Here, the Arctic Monkeys recorded one of their earliest videos, the BBC auditioned for acclaimed drama Prisoners’ Wives and The Human League rehearsed down in the basement.

Sheffield Doc Fest and the Last Laugh Comedy Festival are organised within these walls, an art exhibition can usually be found in the foyer, and a community radio station broadcasts from floor one. Photographers, film producers, web developers and one chap working on a musical about the, er, miners’ strike can all be found here. It’s so trendy there’s even a Russian girl on reception.

Now, this week, the complex – converted from a car showroom built in the Thirties – is 20 years old.

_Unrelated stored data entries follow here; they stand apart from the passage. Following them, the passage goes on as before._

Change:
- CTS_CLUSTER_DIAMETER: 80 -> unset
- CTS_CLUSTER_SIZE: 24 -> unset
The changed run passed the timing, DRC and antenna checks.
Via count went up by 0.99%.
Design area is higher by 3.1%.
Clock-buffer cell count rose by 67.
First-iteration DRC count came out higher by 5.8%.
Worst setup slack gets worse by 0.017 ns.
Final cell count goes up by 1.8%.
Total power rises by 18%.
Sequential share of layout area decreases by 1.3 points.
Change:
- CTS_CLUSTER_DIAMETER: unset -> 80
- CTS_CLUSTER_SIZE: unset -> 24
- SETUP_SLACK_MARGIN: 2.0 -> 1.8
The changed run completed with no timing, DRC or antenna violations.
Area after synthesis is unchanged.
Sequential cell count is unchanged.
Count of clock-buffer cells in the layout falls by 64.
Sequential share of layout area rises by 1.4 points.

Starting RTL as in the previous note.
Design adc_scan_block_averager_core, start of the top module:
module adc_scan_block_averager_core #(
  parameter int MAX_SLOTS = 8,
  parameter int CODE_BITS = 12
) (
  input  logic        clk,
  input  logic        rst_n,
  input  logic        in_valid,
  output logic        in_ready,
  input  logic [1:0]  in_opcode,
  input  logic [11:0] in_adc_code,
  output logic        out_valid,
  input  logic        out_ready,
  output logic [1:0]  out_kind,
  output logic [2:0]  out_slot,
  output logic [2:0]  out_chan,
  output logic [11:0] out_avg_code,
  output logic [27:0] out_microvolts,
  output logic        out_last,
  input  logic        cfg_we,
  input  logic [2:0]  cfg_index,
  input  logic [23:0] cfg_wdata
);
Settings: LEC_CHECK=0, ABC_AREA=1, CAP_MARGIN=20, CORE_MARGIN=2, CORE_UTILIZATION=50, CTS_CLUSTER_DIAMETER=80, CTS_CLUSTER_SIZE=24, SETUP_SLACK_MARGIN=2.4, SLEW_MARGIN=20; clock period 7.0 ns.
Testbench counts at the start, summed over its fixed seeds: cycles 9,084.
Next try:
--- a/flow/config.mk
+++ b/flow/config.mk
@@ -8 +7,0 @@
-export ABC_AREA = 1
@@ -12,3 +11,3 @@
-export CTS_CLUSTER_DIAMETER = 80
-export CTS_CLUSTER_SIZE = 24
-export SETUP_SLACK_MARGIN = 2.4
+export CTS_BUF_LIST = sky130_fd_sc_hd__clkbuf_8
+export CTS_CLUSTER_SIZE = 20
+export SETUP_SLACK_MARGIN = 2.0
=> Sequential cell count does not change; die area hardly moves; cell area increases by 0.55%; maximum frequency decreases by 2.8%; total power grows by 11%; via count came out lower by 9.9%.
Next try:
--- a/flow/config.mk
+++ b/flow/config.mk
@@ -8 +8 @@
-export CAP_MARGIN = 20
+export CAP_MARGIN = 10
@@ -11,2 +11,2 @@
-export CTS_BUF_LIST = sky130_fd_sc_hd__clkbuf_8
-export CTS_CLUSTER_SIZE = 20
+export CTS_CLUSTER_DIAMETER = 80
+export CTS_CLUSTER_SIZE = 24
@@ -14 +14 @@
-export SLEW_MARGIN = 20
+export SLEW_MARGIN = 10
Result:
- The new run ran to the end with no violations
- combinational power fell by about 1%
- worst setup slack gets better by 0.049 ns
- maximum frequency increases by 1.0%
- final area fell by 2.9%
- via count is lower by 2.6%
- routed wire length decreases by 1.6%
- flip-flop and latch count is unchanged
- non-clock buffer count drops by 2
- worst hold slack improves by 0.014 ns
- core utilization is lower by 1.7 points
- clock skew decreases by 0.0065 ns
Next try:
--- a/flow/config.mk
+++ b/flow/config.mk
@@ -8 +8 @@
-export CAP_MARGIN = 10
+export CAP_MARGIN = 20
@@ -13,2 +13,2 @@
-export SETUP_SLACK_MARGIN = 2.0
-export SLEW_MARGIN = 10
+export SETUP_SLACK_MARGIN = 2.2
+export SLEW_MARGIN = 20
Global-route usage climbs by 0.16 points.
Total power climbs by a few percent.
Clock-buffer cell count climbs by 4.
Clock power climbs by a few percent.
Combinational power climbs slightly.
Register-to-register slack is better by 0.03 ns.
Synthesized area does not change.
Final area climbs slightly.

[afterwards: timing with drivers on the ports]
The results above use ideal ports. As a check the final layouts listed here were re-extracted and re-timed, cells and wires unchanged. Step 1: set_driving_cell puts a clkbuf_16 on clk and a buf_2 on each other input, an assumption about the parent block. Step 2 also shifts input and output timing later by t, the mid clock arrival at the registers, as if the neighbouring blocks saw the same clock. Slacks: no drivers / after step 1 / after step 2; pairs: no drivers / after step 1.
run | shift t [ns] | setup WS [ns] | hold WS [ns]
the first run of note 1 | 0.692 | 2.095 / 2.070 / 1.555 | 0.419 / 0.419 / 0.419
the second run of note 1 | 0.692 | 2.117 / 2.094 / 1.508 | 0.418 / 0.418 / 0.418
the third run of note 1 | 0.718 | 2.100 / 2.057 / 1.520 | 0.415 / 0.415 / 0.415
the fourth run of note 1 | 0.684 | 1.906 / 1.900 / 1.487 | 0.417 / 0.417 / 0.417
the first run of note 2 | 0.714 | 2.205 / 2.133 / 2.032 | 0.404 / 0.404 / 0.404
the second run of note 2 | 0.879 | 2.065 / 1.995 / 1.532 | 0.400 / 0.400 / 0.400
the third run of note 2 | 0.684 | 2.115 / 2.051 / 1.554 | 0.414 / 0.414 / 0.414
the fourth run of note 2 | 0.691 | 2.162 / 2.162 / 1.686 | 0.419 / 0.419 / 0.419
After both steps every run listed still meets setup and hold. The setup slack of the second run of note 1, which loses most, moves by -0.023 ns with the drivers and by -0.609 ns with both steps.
Context: an optimization exercise on an open-source flow, tuned for small area and a short achievable clock period. The choices shown serve that exercise and are no tape-out recipe. Where RTL was checked, it was by simulation tests only, not by an equivalence proof against the original. No functional check of the RTL was part of run 7. Power figures rest on the tool's default switching activity, not on a simulated workload.

**flow/design.v**
```verilog
package la_isa_pkg;
   localparam int xlen = 32;
   localparam int reg_idx_w = 5;
   localparam int bru_op_w = 4;
   typedef enum logic [bru_op_w-1:0] {
      op_eqz,
      op_nez,
      op_eq,
      op_ne,
      op_lt,
      op_ge,
      op_ltu,
      op_geu,
      op_jr,
      op_bl
   } bru_op_e;
endpackage
package bru_pipe_pkg;
   localparam int xlen      = 32;
   localparam int reg_idx_w = 5;
   localparam int bru_op_w  = 4;
   localparam int num_lanes = 4;
   localparam int lane_idx_w = $clog2(num_lanes);
   typedef struct packed {
      logic                 valid;
      logic [bru_op_w-1:0]  op;
      logic [xlen-1:0]      a;
      logic [xlen-1:0]      b;
      logic [xlen-1:0]      pc;
      logic [xlen-1:0]      offset;
      logic [reg_idx_w-1:0] rd;
   } bru_uop_t;
   typedef struct packed {
      logic                 valid;
      logic                 taken;
      logic [xlen-1:0]      target;
      logic [xlen-1:0]      link_pc;
      logic                 link_wen;
      logic [reg_idx_w-1:0] rd;
   } bru_res_t;
   typedef struct packed {
      logic                 wen;
      logic [reg_idx_w-1:0] rd;
      logic [xlen-1:0]      data;
   } link_wb_t;
   typedef struct packed {
      logic                  valid;
      logic [lane_idx_w-1:0] lane;
      logic [xlen-1:0]       pc;
   } redirect_t;
   localparam int uop_w      = 1 + bru_op_w + 4*xlen + reg_idx_w;
   localparam int res_w      = 1 + 1 + 2*xlen + 1 + reg_idx_w;
   localparam int link_wb_w  = 1 + reg_idx_w + xlen;
   localparam int redirect_w = 1 + lane_idx_w + xlen;
endpackage
module bru_issue_stage (
   input  logic                                                clk,
   input  logic                                                rst_n,
   input  logic [bru_pipe_pkg::num_lanes*bru_pipe_pkg::uop_w-1:0] issue,
   output logic                                                s_found,
   output logic                                                s_link,
   output logic                                                s_jr,
   output logic [bru_pipe_pkg::lane_idx_w-1:0]                 s_lane,
   output logic [bru_pipe_pkg::xlen-1:0]                       s_a,
   output logic [bru_pipe_pkg::xlen-3:0]                       s_pc,
   output logic [bru_pipe_pkg::xlen-1:0]                       s_offset,
   output logic [bru_pipe_pkg::reg_idx_w-1:0]                  s_rd
);
   localparam int num_lanes = bru_pipe_pkg::num_lanes;
   localparam int xlen      = bru_pipe_pkg::xlen;
   localparam int reg_idx_w = bru_pipe_pkg::reg_idx_w;
   logic [num_lanes-1:0] taken;
   logic [num_lanes-1:0] is_link;
   logic [num_lanes-1:0] is_jr;
   logic [num_lanes-1:0] first;
   logic [num_lanes-1:0][xlen-1:0]      u_a;
   logic [num_lanes-1:0][xlen-3:0]      u_pc;
   logic [num_lanes-1:0][xlen-1:0]      u_offset;
   logic [num_lanes-1:0][reg_idx_w-1:0] u_rd;
   for (genvar i = 0; i < num_lanes; i++) begin : g_lane
      bru_pipe_pkg::bru_uop_t uop;
      assign uop         = issue[i*bru_pipe_pkg::uop_w +: bru_pipe_pkg::uop_w];
      assign u_a[i]      = uop.a;
      assign u_pc[i]     = uop.pc[xlen-1:2];
      assign u_offset[i] = uop.offset;
      assign u_rd[i]     = uop.rd;
      branch_unit branch_unit_i (
         .uop     (uop),
         .taken   (taken[i]),
         .is_link (is_link[i]),
         .is_jr   (is_jr[i])
      );
   end
   assign first[0] = taken[0];
   assign first[1] = taken[1] & ~taken[0];
   assign first[2] = taken[2] & ~|taken[1:0];
   assign first[3] = taken[3] & ~|taken[2:0];
   logic                  found_d;
   logic                  link_d;
   logic                  jr_d;
   logic [1:0]            lane_d;
   logic [xlen-1:0]       a_d;
   logic [xlen-3:0]       pc_d;
   logic [xlen-1:0]       offset_d;
   logic [reg_idx_w-1:0]  rd_d;
   assign found_d = |taken;
   assign lane_d  = {first[2] | first[3], first[1] | first[3]};
   always_comb begin
      link_d   = 1'b0;
      jr_d     = 1'b0;
      a_d      = '0;
      pc_d     = '0;
      offset_d = '0;
      rd_d     = '0;
      for (int i = 0; i < num_lanes; i++) begin
         link_d   = link_d   | (first[i] & is_link[i]);
         jr_d     = jr_d     | (first[i] & is_jr[i]);
         a_d      = a_d      | ({xlen{first[i]}} & u_a[i]);
         pc_d     = pc_d     | ({(xlen-2){first[i]}} & u_pc[i]);
         offset_d = offset_d | ({xlen{first[i]}} & u_offset[i]);
         rd_d     = rd_d     | ({reg_idx_w{first[i]}} & u_rd[i]);
      end
   end
   always_ff @(posedge clk) begin
      s_found  <= rst_n & found_d;
      s_link   <= rst_n & link_d;
      s_jr     <= jr_d;
      s_lane   <= lane_d;
      s_a      <= a_d;
      s_pc     <= pc_d;
      s_offset <= offset_d;
      s_rd     <= rd_d;
   end
endmodule
module branch_unit (
   input  bru_pipe_pkg::bru_uop_t uop,
   output logic                   taken,
   output logic                   is_link,
   output logic                   is_jr
);
   localparam int xlen = bru_pipe_pkg::xlen;
   logic cond_eqz;
   logic cond_eq;
   logic cond_lt;
   logic sgn;
   logic base;
   logic [xlen-1:0] lt_l0;
   logic [xlen-1:0] eq_l0;
   logic [15:0]     lt_l1;
   logic [15:0]     eq_l1;
   logic [7:0]      lt_l2;
   logic [7:0]      eq_l2;
   logic [3:0]      lt_l3;
   logic [3:0]      eq_l3;
   logic [1:0]      lt_l4;
   logic [1:0]      eq_l4;
   assign cond_eqz = ~|uop.a;
   assign sgn   = ~uop.op[1];
   assign lt_l0 = {~(uop.a[xlen-1] ^ sgn) & (uop.b[xlen-1] ^ sgn), ~uop.a[xlen-2:0] & uop.b[xlen-2:0]};
   assign eq_l0 = ~(uop.a ^ uop.b);
   always_comb begin
      for (int j = 0; j < 16; j++) begin
         lt_l1[j] = lt_l0[2*j+1] | (eq_l0[2*j+1] & lt_l0[2*j]);
         eq_l1[j] = eq_l0[2*j+1] & eq_l0[2*j];
      end
      for (int j = 0; j < 8; j++) begin
         lt_l2[j] = lt_l1[2*j+1] | (eq_l1[2*j+1] & lt_l1[2*j]);
         eq_l2[j] = eq_l1[2*j+1] & eq_l1[2*j];
      end
      for (int j = 0; j < 4; j++) begin
         lt_l3[j] = lt_l2[2*j+1] | (eq_l2[2*j+1] & lt_l2[2*j]);
         eq_l3[j] = eq_l2[2*j+1] & eq_l2[2*j];
      end
      for (int j = 0; j < 2; j++) begin
         lt_l4[j] = lt_l3[2*j+1] | (eq_l3[2*j+1] & lt_l3[2*j]);
         eq_l4[j] = eq_l3[2*j+1] & eq_l3[2*j];
      end
   end
   assign cond_lt = lt_l4[1] | (eq_l4[1] & lt_l4[0]);
   assign cond_eq = eq_l4[1] & eq_l4[0];
   assign base    = uop.op[2] ? cond_lt : (uop.op[1] ? cond_eq : cond_eqz);
   assign taken   = uop.valid & (uop.op[3] | (uop.op[0] ^ base));
   assign is_link = uop.op[3:1] == 3'b100;
   assign is_jr   = uop.op == 4'b1000;
endmodule
module bru_redirect_select (
   input  logic                                                    clk,
   input  logic                                                    rst_n,
   input  logic                                                    s_found,
   input  logic                                                    s_link,
   input  logic                                                    s_jr,
   input  logic [bru_pipe_pkg::lane_idx_w-1:0]                     s_lane,
   input  logic [bru_pipe_pkg::xlen-1:0]                           s_a,
   input  logic [bru_pipe_pkg::xlen-3:0]                           s_pc,
   input  logic [bru_pipe_pkg::xlen-1:0]                           s_offset,
   input  logic [bru_pipe_pkg::reg_idx_w-1:0]                      s_rd,
   output logic [bru_pipe_pkg::redirect_w-1:0]                        redirect,
   output logic [bru_pipe_pkg::num_lanes*bru_pipe_pkg::link_wb_w-1:0] link_wb
);
   localparam int num_lanes = bru_pipe_pkg::num_lanes;
   localparam int xlen      = bru_pipe_pkg::xlen;
   localparam int link_wb_w = bru_pipe_pkg::link_wb_w;
   logic [xlen-1:0] base;
   logic [xlen-1:0] target;
   logic [xlen-3:0] link_pc;
   logic            red_en;
   logic            link_en;
   assign base    = s_jr ? s_a : {s_pc, 2'b00};
   assign target  = base + s_offset;
   assign link_pc = s_pc + (xlen-2)'(1);
   assign red_en  = rst_n & s_found;
   assign link_en = rst_n & s_link;
   always_ff @(posedge clk) begin
      redirect <= red_en ? {1'b1, s_lane, target} : '0;
      for (int i = 0; i < num_lanes; i++) begin
         link_wb[i*link_wb_w +: link_wb_w] <= (link_en && s_lane == i)
                                              ? {1'b1, s_rd, link_pc, 2'b00} : '0;
      end
   end
endmodule
module bru_cluster (
   input  logic                                                    clk,
   input  logic                                                    rst_n,
   input  logic [bru_pipe_pkg::num_lanes*bru_pipe_pkg::uop_w-1:0]     issue,
   output logic [bru_pipe_pkg::redirect_w-1:0]                        redirect,
   output logic [bru_pipe_pkg::num_lanes*bru_pipe_pkg::link_wb_w-1:0] link_wb
);
   logic                                   s_found;
   logic                                   s_link;
   logic                                   s_jr;
   logic [bru_pipe_pkg::lane_idx_w-1:0]    s_lane;
   logic [bru_pipe_pkg::xlen-1:0]          s_a;
   logic [bru_pipe_pkg::xlen-3:0]          s_pc;
   logic [bru_pipe_pkg::xlen-1:0]          s_offset;
   logic [bru_pipe_pkg::reg_idx_w-1:0]     s_rd;
   bru_issue_stage bru_issue_stage_i (
      .clk      (clk),
      .rst_n    (rst_n),
      .issue    (issue),
      .s_found  (s_found),
      .s_link   (s_link),
      .s_jr     (s_jr),
      .s_lane   (s_lane),
      .s_a      (s_a),
      .s_pc     (s_pc),
      .s_offset (s_offset),
      .s_rd     (s_rd)
   );
   bru_redirect_select bru_redirect_select_i (
      .clk      (clk),
      .rst_n    (rst_n),
      .s_found  (s_found),
      .s_link   (s_link),
      .s_jr     (s_jr),
      .s_lane   (s_lane),
      .s_a      (s_a),
      .s_pc     (s_pc),
      .s_offset (s_offset),
      .s_rd     (s_rd),
      .redirect (redirect),
      .link_wb  (link_wb)
   );
endmodule
```
This is an optimization exercise on Yosys and OpenROAD, whose aim is a short achievable clock period and few clock cycles, not a production implementation.
Function was checked by simulation only, so behaviour that the tests miss may differ from the original.

== job 3601 ==
Design roi_crop_mosaic_address_gen_core, start of the top module:
module roi_crop_mosaic_address_gen_core (
    input  logic         clk,
    input  logic         rst_n,
    input  logic         s_tvalid,
    output logic         s_tready,
    input  logic [47:0]  s_tdata,   
    input  logic         s_tuser,   
    output logic         m_tvalid,
    input  logic         m_tready,
    output logic [103:0] m_tdata,   
    output logic [1:0]   m_tuser,   
    output logic         m_tlast,
    input  logic         cfg_valid,
    output logic         cfg_ready,
    input  logic [2:0]   cfg_index,
    input  logic [12:0]  cfg_data
);
    localparam int FIFO_N = 2;
    logic [12:0] cfg_w, cfg_h;
    logic [4:0]  cfg_scx, cfg_scy;
    logic [6:0]  cfg_cols, cfg_rows;
    logic [12:0] cfg_nslots;
    logic [11:0] cfg_mw;
    logic [9:0]  ns_lo, ns_hi;
    logic [14:0] cfg_w3;
    assign cfg_ready = 1'b1;
    function automatic logic [6:0] clamp_tiles(input logic [6:0] v);
        if (v == 7'd0)
            clamp_tiles = 7'd1;
        else if (v > 7'd64)
            clamp_tiles = 7'd64;
        else
  ...
Settings: LEC_CHECK=0, CAP_MARGIN=20, CORE_MARGIN=2, CORE_UTILIZATION=50, CTS_CLUSTER_DIAMETER=100, CTS_CLUSTER_SIZE=24, SLEW_MARGIN=20; clock period 10.0 ns.
standard.sh (not shown) runs the stock make flow with config.mk's settings and CLKGATE_MAP_FILE= SYNTH_SCRIPT=/design/flow/synth_recipe.tcl, a recipe that flattens the netlist after the stock synthesis.
==> flow/flow/run.sh <==
#!/bin/bash
# Standard layout, with timing repair aimed at a tighter target than the clock period so that
# the resizer keeps improving paths that already meet 10 ns. Constraints are unchanged.
set -euo pipefail
bash standard.sh SETUP_SLACK_MARGIN=7 finish > standard_flow.log 2>&1
Testbench counts of job 3601, summed over its fixed seeds: cycles 75,828.
diff inputs: job 3601 => job 574
--- a/flow/design.v
+++ b/flow/design.v
@@ -282,39 +282,44 @@
         h_x0     <= g_x0;
         h_y0     <= g_y0;
         h_len    <= g_len;
         h_nrows  <= g_nrows;
         h_a1     <= a1;
         h_a2     <= a2;
         h_b1     <= b1;
         h_b2     <= b2;
     end
     logic        is_frame, is_region;
     assign is_frame  = h_t == rcmag_pkg::T_FRAME;
     assign is_region = h_t == rcmag_pkg::T_REGION;
-    assign r_v     = h_v;
-    assign r_emit  = is_frame || is_region;
-    assign r_rows  = is_region && h_active;
-    assign r_kind  = is_frame ? rcmag_pkg::KIND_CLEAR : rcmag_pkg::KIND_TOP_LEFT;
-    assign r_last  = is_frame || !h_active;
-    assign r_slot  = is_frame ? 8'd0 : h_slot;
-    assign r_tlx   = is_frame ? 16'd0 : (h_x0hi[3] ? 16'hFFFF : {h_x0hi[2:0], h_x0});
-    assign r_tly   = is_frame ? 16'd0 : (h_y0hi[3] ? 16'hFFFF : {h_y0hi[2:0], h_y0});
-    assign r_ls    = 27'({6'd0, h_a1} + {h_a2, 8'd0} + {14'd0, h_x0});
-    assign r_cs    = 27'({6'd0, h_b1} + {h_b2, 8'd0} + {14'd0, h_x0});
-    assign r_ld    = h_ld;
-    assign r_cd    = h_cd;
-    assign r_len   = h_len;
-    assign r_nrows = h_nrows;
-    assign r_y0odd = h_y0odd;
+    always_ff @(posedge clk or negedge rst_n)
+        if (!rst_n) r_v <= 1'b0;
+        else        r_v <= h_v;
+    always_ff @(posedge clk)
+    begin
+        r_emit  <= is_frame || is_region;
+        r_rows  <= is_region && h_active;
+        r_kind  <= is_frame ? rcmag_pkg::KIND_CLEAR : rcmag_pkg::KIND_TOP_LEFT;
+        r_last  <= is_frame || !h_active;
+        r_slot  <= is_frame ? 8'd0 : h_slot;
+        r_tlx   <= is_frame ? 16'd0 : (h_x0hi[3] ? 16'hFFFF : {h_x0hi[2:0], h_x0});
+        r_tly   <= is_frame ? 16'd0 : (h_y0hi[3] ? 16'hFFFF : {h_y0hi[2:0], h_y0});
+        r_ls    <= 27'({6'd0, h_a1} + {h_a2, 8'd0} + {14'd0, h_x0});
+        r_cs    <= 27'({6'd0, h_b1} + {h_b2, 8'd0} + {14'd0, h_x0});
+        r_ld    <= h_ld;
+        r_cd    <= h_cd;
+        r_len   <= h_len;
+        r_nrows <= h_nrows;
+        r_y0odd <= h_y0odd;
+    end
 endmodule
 module roi_crop_mosaic_address_gen_core (
     input  logic         clk,
     input  logic         rst_n,
     input  logic         s_tvalid,
     output logic         s_tready,
     input  logic [47:0]  s_tdata,   
     input  logic         s_tuser,   
     output logic         m_tvalid,
     input  logic         m_tready,
     output logic [103:0] m_tdata,   
     output logic [1:0]   m_tuser,   
### Flow results
Job 574: all stages complete, timing, DRC and antenna checks passed
For the width of the die, job 574 came in about 1.8% higher than job 3601 did.
For number of violations reported at the end of detailed-routing iteration 0, job 574 and job 3601 come out practically identical.
NOTE: non-clock buffer count in job 574 exceeds that of job 3601
Port buffer count: job 3601 vs job 574 identical
Topmost layer with routed signal wires = met5: job 3601; topmost layer with routed signal wires = met4: job 574
Delta (job 574 minus job 3601): adder-cell share of the synthesized area lower, full die area now larger, signal arrival time at the worst endpoint now sits at about the same level, average vias per placed instance fell by 0.68%, via count climbed 637.
| final instance area | job 574 vs job 3601 | about 4% higher |
Higher floorplan row count was reported by job 574, not job 3601.
Testbench counts of job 574, summed over its fixed seeds: cycles 75,836.

static timing again, ports no longer ideal:
In the flow no input, the clock included, has a driving cell. The finished layouts below were timed again as built, in two steps.
Step 1: set_driving_cell puts a clkbuf_16 on clk and a buf_2 on each other input, an assumption about the parent block.
Step 2 adds t to the input delays and takes it off the output delays; t is the mean of the earliest and latest rising clock arrival at the registers after step 1. Input paths then give back, and output paths get back, about the clock's delay inside the block.
Slacks: no drivers / after step 1 / after step 2; pairs: no drivers / after step 1.
run	t, ns	slack for setup (ns)	latest minus earliest clock arrival (ns)	worst register clock-pin slew, ns	worst slew at a driven data input, ns
job 3601	0.794	6.730 / 6.646 / 6.418	0.052 / 0.052	0.10 / 0.10	0.04
job 574	0.801	6.742 / 6.660 / 6.240	0.046 / 0.045	0.11 / 0.11	0.07
After both steps setup and hold are still met in every run listed. For job 574, which loses most, drivers alone change the setup slack by -0.082 ns; drivers and shift together by -0.502 ns.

The creative and digital hub – home to more than 50 companies employing some 400 people – was opened on July 27 1993. In typical Workstation style, a party is being thrown to celebrate.

“It’s hard to believe it’s been so long,” says chief executive Ian Wild, one of the people behind the initial project.

The Workstation is today the main building of what has become Sheffield’s official Cultural Industries Quarter. Famous city companies like Warp Films and Designers Republic have started life here. It is credited with establishing the city’s creative reputation and helping diversify the economy.

But rewind 25 years and such success was far from assured. “The council actually wanted to build a car park instead,” winces Ian.

That was the Eighties when the old Kennings car dealership had been derelict for more than 10 years.

Ian and a bunch of like-minded Sheffielders working in academia, architecture and the arts were campaigning for the creative sector to become a driver of the city’s economy – and believed the building could be a lynchpin.

“Sheffield was built on steel but the industry had collapsed,” says Ian. “This was one way of trying to get the city back on its feet.”

The council agreed to support the project. Funds were raised. The conversion took place. The complex opened – inevitably – with a party.

Work since then has led to more units, an exhibition space and, of course, a restaurant and The Showroom cinema opened. That name, incidentally, was chosen because of the building’s history.

“Why have I based my business here?” ponders David Squire of DESQ, an e-learning company. “It’s a great location by the station and very vibrant. We sub-contract a lot of work out and, quite often, that will be to a company across the hall. That’s useful.”

Now for the next 20 years.

“I think we were a bit of a trendsetter,” says Ian. “We are a vibrant studio space but we’re also great for the city. We estimate the businesses based here create 50 new jobs every year. That has to be a good thing.”